Focus: Exaggerates the lateral weight shift. Popularized by Harvey Penick — a step drill swing is almost impossible to do over the top.
Pump Drill (3-Pump Downswing)
Setup: Swing to the top. Make three short downswing pumps (quarter to half-way down), feeling the trail elbow staying close to the trail hip, then fire through.
Focus: Trains the feel of the club dropping into the slot and the trail elbow slotting inside. Eliminates the cast by making the correct move repetitive before you add speed.
Trail Armpit Towel Drill
Setup: Tuck a small towel under your trail armpit. Start the downswing. If the trail shoulder fires outward, the towel falls.
Focus: Diagnoses over-the-top immediately. Forces the trail shoulder to stay connected and drop rather than lunge.

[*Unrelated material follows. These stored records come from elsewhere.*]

### design/flow/config.mk
export PLATFORM = sky130hd
export DESIGN_NAME = RegisterFile0000000001
export DESIGN_NICKNAME = RegisterFile0000000001
export VERILOG_FILES = /design/flow/design.v
export SDC_FILE = /design/flow/constraint.sdc
export NUM_CORES = 4
export LEC_CHECK = 1
export CORE_UTILIZATION = 30
### design/flow/constraint.sdc
current_design RegisterFile0000000001

set clk_period 20.9
set clk_io_pct 0.2

create_clock -name clk0 -period $clk_period [get_ports {clk}]

set non_clock_inputs [all_inputs -no_clocks]
set_input_delay [expr $clk_period * $clk_io_pct] -clock clk0 $non_clock_inputs
set_output_delay [expr $clk_period * $clk_io_pct] -clock clk0 [all_outputs]
### design/flow/design.v
 module RegisterFile0000000001 (
     input clk,
     input  [7:0] reg_addr_1,
     input  [7:0] reg_addr_2,
     input  [0:0] write_en,
     input  [7:0] reg_addr_in,
     input  [15:0] data_in,
     output [15:0] data_out_1,
     output [15:0] data_out_2,
     output [15:0] mem_test
     );
 reg [15:0] mem [255:0];
 assign data_out_1 = mem[reg_addr_1];
 assign data_out_2 = mem[reg_addr_2];
 assign mem_test = mem[0];
 always @(posedge clk)
 begin
     if (write_en)
     begin
         mem[reg_addr_in] <= data_in;
     end
 end
 endmodule
### design/flow/run.sh
#!/bin/bash
# OpenROAD 26Q1-2900-gdf79404cd8, Yosys 0.63+post, stock flow scripts
make -C /OpenROAD-flow-scripts/flow DESIGN_CONFIG=/design/flow/config.mk WORK_HOME=/design/flow/orfs finish
==> results.py <==
# Auto-generated metrics
metrics = {
    "clocking": {
        "cts_repair_resize_count": 0,
        "clk_transition_reported_paths_ns": 0.06,
        "cts_root_buffer": "sky130_fd_sc_hd__clkbuf_16",
        "tritoncts": "yes",
        "numClockSinks": 4096,
        "number_of_hold_repair_buffers_added_at_the_cts_stage": 0,
        "postCtsSetupRepairBufs": 0,
        "number_of_clock_buffers_inserted_by_tritoncts": 406,
        "cts-htree-levels": 5,
        "clock_path_buffers": 4,
    },
    "power_and_ir_drop": {
        "max-vdd-ir-drop_v": 0.0000728,
        "power_density_nw_per_um2": 81.6,
        "power.leakage_uw": 0.0676,
    },
    "worst_setup_path": {
        "crit_fanout": 41,
        "crit_type": "primary input to primary output",
        "worst-endpoint-required_ns": 16.72,
        "timing.critical_path.arrival_ns": 11.28,
        "critPathLaunchType": "primary input",
        "worstSetupEndpointType": "primary output",
    },
    "hold_path": {
        "worst_hold_path_type": "primary input to register",
        "worstHoldEndpoint": "mem[2][5]",
        "min-delay-start": "data_in[5]",
        "hold-path-cell-count": 1,
    },
    "yosys": {
        "yosys_most_used_dff": "sky130_fd_sc_hd__edfxtp_1",
        "synth.yosys.chip_area_um2": 190000,
        "synth_sequential_area_ratio": 0.649,
        "synth.distinct_cells": 54,
        "yosysWarningCount": 1,
        "synth.yosys.num_cells": 10000,
        "numSynthFlops": 4096,
        "synth.cell_area_um2": 190000,
        "async_flop_share": 0,
        "post_synth.cell_area_avg_um2": 18.9,
        "synthCells": 10000,
        "edf_count": 4096,
    },
    "final_layout": {
        "registers.top_by_ff_count": "mem",
        "most_frequently_placed_logic_cell_in_the_final_layout": "sky130_fd_sc_hd__edfxtp_1",
        "largestRegisters": "mem x4096",
        "ratio_of_cells_with_drive_above_1_in_the_final_layout": 0.313,
        "areaGrowthSynthToFinish_pct": 14.6,
        "layout.area.seq_um2": 123000,
        "most_frequent_cells_in_the_layout": "sky130_fd_sc_hd__edfxtp_1, sky130_fd_sc_hd__mux4_2, sky130_fd_sc_hd__mux2i_1",
        "num-fill-cells": 57900,
        "largest_register_ffs": 4096,
        "finish.instance_area_um2": 217000,
        "comb_area_um2": 63900,
    },
    "die": {
        "placeable_core_region_um2": 629000,
        "die_w_um": 797,
        "rows": 291,
        "chipArea_um2": 635000,
        "fp.dieH_um": 797,
        "boundaryPins": 90,
        "initial_utilization": 0.301,
    },
    "detailed_routing": {
        "drt-vias-per-instance": 5.78,
        "vias": 111000,
        "detail-route-antenna-nets": 0,
        "remaining_drc_errors": 0,
        "post_drt_wl_per_cell_um": 35.2,
        "drt_iter0_drc": 8024,
        "dr.pass1.iters": 6,
        "route.final.wire_length_mm": 674,
    },
    "sta": {
        "fmax_mhz": 64.7,
        "setup_violations": 0,
        "final-hold-violation-count": 0,
        "rsz0062_at_grt": "false",
        "slew_violations": 2,
        "period_used_share": 0.740,
        "slew-limit-headroom": -0.0655,
        "tightest_slew_ns": 1.58,
        "finalCriticalPeriod_ns": 15.46,
        "setup_total_negative_slack_ns": 0,
    },
    "global_routing": {
        "globalRouteMet1Util": 0.217,
        "grt_pass1_vias": 119000,
        "grt-ovfl-total": 0,
        "grt_use_total": 0.225,
        "globalRouteMet2Util": 0.318,
        "grt_antenna_before_repair": 46,
        "groute.layer.met3.usage": 0.218,
        "grt_start_max_net_pins": 100,
        "grt.busiest_layer": "met2",
        "wire_length_of_the_first_global_routing_pass_mm": 931,
    },
    "placement": {
        "gp_congestion": 0.980,
        "placed_wire_length_estimate_mm": 427,
        "placement.cell_area_um2": 205000,
        "port-buffer-count": 89,
    },
    "status": {
        "status": "finished, violations left",
        "failing_checks": "capacitance limit, slew limit",
    },
    "job": {
        "openroad.warnings": 28,
        "drv.max_cap_violation_count": 1,
    },
}
synth_stat cells (3+ instances only):
cell type / count / share of area
sky130_fd_sc_hd__edfxtp_1: 4096 / 0.65
sky130_fd_sc_hd__mux4_2: 1657 / 0.20
sky130_fd_sc_hd__mux2i_1: 995 / 0.053
sky130_fd_sc_hd__clkbuf_1: 442 / 0.0088
sky130_fd_sc_hd__o221ai_1: 424 / 0.020
sky130_fd_sc_hd__nor2_1: 298 / 0.0059
sky130_fd_sc_hd__a22oi_1: 286 / 0.011
sky130_fd_sc_hd__a21oi_1: 250 / 0.0066
sky130_fd_sc_hd__o22ai_1: 217 / 0.0072
sky130_fd_sc_hd__nor3_1: 175 / 0.0046
sky130_fd_sc_hd__buf_2: 157 / 0.0041
sky130_fd_sc_hd__nand2_1: 128 / 0.0025
sky130_fd_sc_hd__buf_4: 108 / 0.0043
sky130_fd_sc_hd__o21ai_0: 107 / 0.0028
sky130_fd_sc_hd__buf_1: 97 / 0.0019
sky130_fd_sc_hd__nor4_1: 81 / 0.0027
sky130_fd_sc_hd__a211oi_1: 67 / 0.0027
sky130_fd_sc_hd__a221oi_1: 43 / 0.0020
sky130_fd_sc_hd__nand3_1: 41 / 0.0011
sky130_fd_sc_hd__nor2b_1: 40 / 0.0013
sky130_fd_sc_hd__nand4_1: 37 / 0.0012
sky130_fd_sc_hd__buf_6: 32 / 0.0019
sky130_fd_sc_hd__a2111oi_0: 31 / 0.0014
sky130_fd_sc_hd__a21boi_0: 30 / 0.0012
sky130_fd_sc_hd__or3_1: 19 / 0.00063
sky130_fd_sc_hd__nor3b_1: 17 / 0.00067
sky130_fd_sc_hd__a31oi_1: 16 / 0.00053
sky130_fd_sc_hd__o31ai_1: 15 / 0.00059
sky130_fd_sc_hd__a22o_1: 14 / 0.00065
sky130_fd_sc_hd__or4_1: 14 / 0.00055
sky130_fd_sc_hd__o311a_1: 13 / 0.00069
sky130_fd_sc_hd__nand2b_1: 12 / 0.00040
sky130_fd_sc_hd__or2_2: 6 / 0.00020
sky130_fd_sc_hd__or3b_2: 5 / 0.00023
sky130_fd_sc_hd__inv_1: 3 / 0.000059
sky130_fd_sc_hd__o32ai_1: 3 / 0.00014
per-layer routing:
| metal | vias to the layer above | wire (um) |
|---|---|---|
| met2 | 8653 | 297000 |
| met3 | 1453 | 147000 |
| met1 | 56000 | 192000 |
| met4 | 75 | 35300 |
| li1 | 44600 | - |
| met5 | - | 3500 |
critical path, stage by stage:
cell	delay [ns]
sky130_fd_sc_hd__buf_8	0.30
sky130_fd_sc_hd__buf_4	0.57
sky130_fd_sc_hd__buf_4	0.66
sky130_fd_sc_hd__buf_4	0.54
sky130_fd_sc_hd__buf_4	0.52
sky130_fd_sc_hd__buf_4	0.60
sky130_fd_sc_hd__buf_4	0.53
sky130_fd_sc_hd__mux4_2	0.38
sky130_fd_sc_hd__a221oi_1	0.27
sky130_fd_sc_hd__o21ai_0	0.27
sky130_fd_sc_hd__buf_4	0.25
sky130_fd_sc_hd__nor4_2	0.91
sky130_fd_sc_hd__nor4_2	0.30
sky130_fd_sc_hd__buf_6	0.25
sky130_fd_sc_hd__buf_4	0.14
sky130_fd_sc_hd__clkdlybuf4s50_1	0.40
worst max path at each step:
stage	startpoint	to	slack, ns	depth (start not counted)
4_1_cts	reg_addr_1[1]	data_out_1[6]	5.56	16
5_1_grt	reg_addr_1[1]	data_out_1[8]	5.22	15
6_report	reg_addr_1[1]	data_out_1[6]	5.44	16
cells by family (layout without fill, tap and decap cells):
family	count (synthesis)	in the layout	share of synthesized area
DFF	4096	4096	0.649
muxes	2654	2654	0.250
AOI/OAI and AO/OA	1527	1527	0.0579
and+or+nand+nor	885	885	0.0225
buffers and inverters	842	1620	0.0212
other	0	29	0
report_power, final:
group / internal [uW] / switching, uW
combinational: 555 / 1040
clock: 3830 / 3240
sequential: 9050 / 6.89
total: 13400 / 4290
final cells by class:
class                           count  share of cell area
Multi-Input combinational cell   5066               0.294
Timing Repair Buffer              879              0.0334
Clock inverter                    239             0.00867
Tap cell                         8350              0.0481
Antenna cell                       29            0.000334
Clock buffer                      497              0.0488
Sequential cell                  4096               0.566
Inverter                            5            0.000161
metrics by stage:
step | utilization | total power [uW] | setup slack (ns) | std cells | hold WS [ns]
detailed placement | 0.325 | 10800 | 5.54 | 18400 | 4.60
finish | 0.345 | 17700 | 5.44 | 19200 | 3.53
floorplan | - | 10000 | 10.35 | 10000 | 4.28
global route | 0.345 | 18200 | 5.22 | 19100 | 3.54
CTS | 0.345 | 17800 | 5.56 | 19100 | 3.49
global placement | 0.325 | 10800 | 4.90 | 18400 | 4.60
Power figures rest on the tool's default switching activity, not on a simulated workload.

Frequently Asked Questions
What is the golf transition?
The golf transition is the brief moment where the backswing ends and the downswing begins. It lasts roughly 0.1–0.2 seconds but determines path, lag, sequencing, and power delivery. Most amateur faults — casting, over-the-top, loss of lag — originate here.
What is the kinematic sequence in golf?
The kinematic sequence is the order in which body segments accelerate and decelerate in the downswing: pelvis → torso → lead arm → club. Each segment reaches peak speed and then hands off energy to the next. Tour pros follow this pattern closely; amateurs typically start with the arms or shoulders, disrupting the chain.
What is casting in golf?
Casting is releasing the lag angle (the angle between the lead arm and the club shaft) early in the downswing. It happens when the arms fire before the lower body has initiated the sequence. Casting destroys club-head speed and causes thin shots, fat shots, and a weak push or slice.

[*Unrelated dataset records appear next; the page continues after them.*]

File: design.v
 module ExternalMem0000000001 (
     input clk,
     input [31:0] micro_code,
     input [7:0] addr,
     input [15:0] data_in,
     output [15:0] data_out,
     output [15:0] data_test
     );
 reg [15:0] mem [255:0];
 reg [7:0] MAR;
 reg [15:0] MBR;
 wire [15:0] data_out_instant;
 wire [15:0] read_en;
 assign data_out = MBR;
 assign data_test = mem[0];
 always @(posedge clk)
 begin
     case (micro_code[4:4])
         1'b1: MAR <= addr;
     endcase
 end
 always @(posedge clk)
 begin
     case (micro_code[3:3])
         1'b1: MBR <= mem[MAR];
     endcase
     case (micro_code[2:2])
         1'b1: MBR <= data_in;
     endcase
     case (micro_code[1:1])
         1'b1: mem[MAR] <= MBR;
     endcase
 end
 endmodule
==> flow/design.v <==
module generate_en
#
(
    parameter INTERVAL_CNT = 250
)
(
    input   clk,
    input   rst_n,
    output reg en_o
);
reg [31:0] cnt;
always @ (posedge clk or negedge rst_n) 
begin 
    if (!rst_n) 
    begin
        cnt     <=  'd0;
        en_o    <=  'd0;
    end 
    else if (cnt >= INTERVAL_CNT - 1) 
    begin
        cnt     <=  'd0;
        en_o    <=  1'b1;
    end 
    else 
    begin
        cnt     <=  cnt + 32'd1;
        en_o    <=  1'b0;
    end
end
endmodule
==> flow/run.sh <==
#!/bin/bash
# OpenROAD 26Q1-2900-gdf79404cd8, Yosys 0.63+post, stock flow scripts
make -C /OpenROAD-flow-scripts/flow DESIGN_CONFIG=/design/flow/config.mk WORK_HOME=/design/flow/orfs finish
==> flow/config.mk <==
export PLATFORM = sky130hd
export DESIGN_NAME = generate_en
export DESIGN_NICKNAME = generate_en
export VERILOG_FILES = /design/flow/design.v
export SDC_FILE = /design/flow/constraint.sdc
export NUM_CORES = 4
export LEC_CHECK = 1
export CORE_AREA = 10 10 110 110
export DIE_AREA = 0 0 120 120
==> flow/constraint.sdc <==
current_design generate_en

set clk_period 2.0
set clk_io_pct 0.2

create_clock -name clk0 -period $clk_period [get_ports {clk}]

set non_clock_inputs [all_inputs -no_clocks]
set_input_delay [expr $clk_period * $clk_io_pct] -clock clk0 $non_clock_inputs
set_output_delay [expr $clk_period * $clk_io_pct] -clock clk0 [all_outputs]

Why do I come over the top in the golf swing?
Over-the-top happens when the upper body — especially the trail shoulder — fires outward at the start of the downswing instead of dropping down and under. Without the hip bump/lateral shift leading, the only way to generate power is to throw the shoulder. Fix: feel your lead hip shift toward the target before anything in the upper body moves.

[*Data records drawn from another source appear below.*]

File: design.v
module binaryen(p,y);
input [7:0]p;
output [3:0]y;
assign y[0]=p[7]||p[5]||p[3]||p[1];
assign y[1]=p[7]||p[6]||p[3]||p[2];
assign y[2]=p[7]||p[6]||p[5]||p[4];
endmodule
module prici(i,h,idle);
input [7:0] i;
output [7:0] h;
output idle;
assign h[7]=i[7];
assign h[6]=(i[6])&(~i[7]);
assign h[5]=(i[5])&(~i[6])&(~i[7]);
assign h[4]=(i[4])&(~i[5])&(~i[6])&(~i[7]);
assign h[3]=(i[3])&(~i[4])&(~i[5])&(~i[6])&(~i[7]);
assign h[2]=(i[2])&(~i[3])&(~i[4])&(~i[5])&(~i[6])&(~i[7]);
assign h[1]=(i[1])&(~i[2])&(~i[3])&(~i[4])&(~i[5])&(~i[6])&(~i[7]);
assign h[0]=(i[0])&(~i[1])&(~i[2])&(~i[3])&(~i[4])&(~i[5])&(~i[6])&(~i[7]);
assign idle=(~i[0])&(~i[1])&(~i[2])&(~i[3])&(~i[4])&(~i[5])&(~i[6])&(~i[7]);
endmodule
module topmodule(i,y,idle);
input [7:0]i;
output [2:0]y;
output idle;
wire [7:0]x;
prici b1(i,x,idle);
binaryen b2(x,y);
endmodule
File: constraint.sdc
current_design topmodule

set clk_period 1.0
set clk_io_pct 0.2

create_clock -name clk0 -period $clk_period

set non_clock_inputs [all_inputs -no_clocks]
set_input_delay [expr $clk_period * $clk_io_pct] -clock clk0 $non_clock_inputs
set_output_delay [expr $clk_period * $clk_io_pct] -clock clk0 [all_outputs]
File: run.sh
#!/bin/bash
# OpenROAD 26Q1-2900-gdf79404cd8, Yosys 0.63+post, stock flow scripts
make -C /OpenROAD-flow-scripts/flow DESIGN_CONFIG=/design/flow/config.mk WORK_HOME=/design/flow/orfs finish
File: config.mk
export PLATFORM = sky130hd
export DESIGN_NAME = topmodule
export DESIGN_NICKNAME = topmodule
export VERILOG_FILES = /design/flow/design.v
export SDC_FILE = /design/flow/constraint.sdc
export NUM_CORES = 4
export LEC_CHECK = 1
export CORE_AREA = 10 10 70 70
export DIE_AREA = 0 0 80 80
==> impl_metrics.ini <==
; implementation run metrics
[setup_path]
endpoint_kind = output pin
start_kind = input port
worstPathRequired_ns = 0.80
cpPeakStageDelay_ns = 0.52
crit_path_frequent_cell = buf_6
crit_path_max_fanout = 2
path_cells = buf_6 -> or4_4 -> nand2b_4 -> buf_6 -> o221ai_2 -> buf_2
path_class = input port to output pin
slowest_stage = or4_4
cp.arrival_ns = 1.34

[global_route]
antenna_found_initial = 0
grt_max_degree = 3
grt_pass1_wl_um = 669
grt_use_total_pct = 1.20
grt_pass1_vias = 149
overflow = 0

[yosys]
topCellsByArea = o221ai_2 (18%), nand2b_4 (16%), inv_1 (13%), or4_4 (13%), nor3_2 (12%)
topCombFamilyByArea = simple AND/OR/NAND/NOR gates
ys_seq_share_pct = 0
synth-adder-area-share_pct = 0
syn_inst = 11
synth_top_area_share_pct = 17.9
top_area_cell = o221ai_2
synth-xor-area-share_pct = 0
yosys_warnings = 1
synth_area_um2 = 83.8
ys_area_um2 = 83.8
yosysUniqueCellTypes = 9
avgSynthCellArea_um2 = 7.62
simple_gate_share_pct = 53.7
synthAoiAreaFrac_pct = 32.8
synth_top_cell_by_count = inv_1
mux_area_share_pct = 0
ys_cells = 11

[power]
vdd_drop_max_mv = 0.0201
leakagePower_nw = 0.131
p_total_mw = 0.0814
power.density_mw_per_mm2 = 262

[timing]
max_slew_margin_pct = 86.9
fin_hold_ws_ns = 0.734
rsz0062_at_grt = yes
max_freq_mhz = 648
hold_viol = 0
worstMarginPinSlew_ns = 0.197
setup_viol = 3
fin_crit_sh_pct = 154
tns_ns = -1.30
setup_ws_ns = -0.543
report.final.slew_viol_count = 0
period_minus_slack_ns = 1.54

[routing]
drt-initial-drc-count = 0
post_drt_via_cell_ratio = 2.08
wire_per_inst_um = 6.33
antennaDiodeCount = 0
via_count = 158
wl_um = 481
postRouteAntennaNets = 0
drt_pre_antenna_iters = 1
drc_errors = 0

[placed_design]
place_congestion = 0.744
io_buffer_count = 12

[flow_run]
cap_violations = 0
tool_warnings = 35

[floorplan]
die_width_um = 80
die_h_um = 80
core_mm2 = 0.00342
rows = 21
fp_util_pct = 2.45
io-pin-count = 12
die_area_mm2 = 0.00640

[run_status]
status = complete, but fails checks
failed_checks = negative setup slack

[min_path]
min_path_type = input port to output pin

[layout]
final_core_util_pct = 9.08
regArea_um2 = 0
syn2layout_area_growth_pct = 270
clock_buffers = 0
nFlopsAndLatches = 0
drive_above_1_share_pct = 76.7

[cts]
postCtsHoldBufs = 0
## cell type report
cell class,instances,area [um^2]
fillers,396,3110
well taps,46,57.6
inverters,3,11.3
repair buffers,19,156
multi-input cells,8,85.1
## cell families after synthesis
family | count (synthesis)
simple gates | 5
compound gates | 3
buf+inv | 3
## layer usage
layer	global-route usage [%]	vias up	part of all wire (%)
li1	-	78	-
met1	1.71	68	55
met2	1.69	12	30
met3	0.568	0	15
met4	0	0	0
met5	0	-	0
## layout by cell type, fill, tap and decap left out
master,synthesis,routed
buf_6,0,6
buf_2,0,6
buf_4,0,4
inv_1,3,3
clkdlybuf4s50_1,0,2
or4_4,1,1
nor2_4,0,1
nand2b_4,1,1
nor3_2,1,1
a21oi_1,1,1
o221ai_2,1,1
nor2_2,1,1
o31ai_2,0,1
dlygate4sd2_1,0,1
## path summary, 6_finish.rpt
| check | startpoint | to | cells after the start |
|---|---|---|---|
| worst min-delay path | i[7] | y[1] | 5 |
| worst max-delay path | i[7] | y[0] | 6 |
## through the flow
| stage | setup slack [ns] | cells | cell area (um^2) |
|---|---|---|---|
| floorplan | -0.175 | 11 | 83.8 |
| global placement | -1.16 | 73 | 292 |
| detailed placement | -1.17 | 73 | 292 |
| CTS | -0.549 | 76 | 303 |
| global route | -0.597 | 76 | 310 |
| finish | -0.543 | 76 | 310 |
## power breakdown
part	switching [mW]	internal, mW
Sequential	0	0
Clock	0	0
Combinational	0.0293	0.0521
## repair_timing
item,in CTS,in global routing
pin swaps,4,1
setup endpoints to repair,4,4
buffers inserted,3,0
gates resized,42,2
## critical path: cells and delay by family
kind                   cells  cell delay (ns)
AND-OR/OR-AND              1             0.13
buffers and inverters      3             0.32
AND/OR/NAND/NOR            2             0.68
Power figures rest on the tool's default switching activity, not on a simulated workload.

How do I keep my lag longer in the golf swing?
Lag is not something you actively "hold" — it is a natural product of correct sequencing. When the lower body leads and the trail shoulder drops, the club has no choice but to trail behind (creating lag). Drills that force you to feel the hip shift before the arms move will create lag automatically without conscious effort.
Should I pause at the top of my golf swing?
A physical pause is not necessary and will disrupt your rhythm. The "pause feeling" is a mental cue that stops amateur golfers from starting the downswing with their arms. The actual pause in a tour swing is measured in fractions of a second — just long enough for the hips to start before the shoulders.
What does "drop into the slot" mean?
Dropping into the slot means the club falls onto a shallower plane at the start of the downswing, approaching impact from inside the ball-to-target line. When the trail shoulder drops and the hips lead, the club naturally finds the slot. Coming out of the slot (over-the-top) produces the outside-in path responsible for most amateur slices.
What drills are best for fixing the transition?
The Pause-at-the-Top drill: stop at the top and consciously shift the hips before the arms move. The Pump Drill: make three partial downswing pumps before completing the swing. The Step Drill: step toward the target with the lead foot as you start the downswing — this exaggerates the hip lead. The Towel Drill: tuck a towel under the trail armpit; it drops out if the trail shoulder fires too early.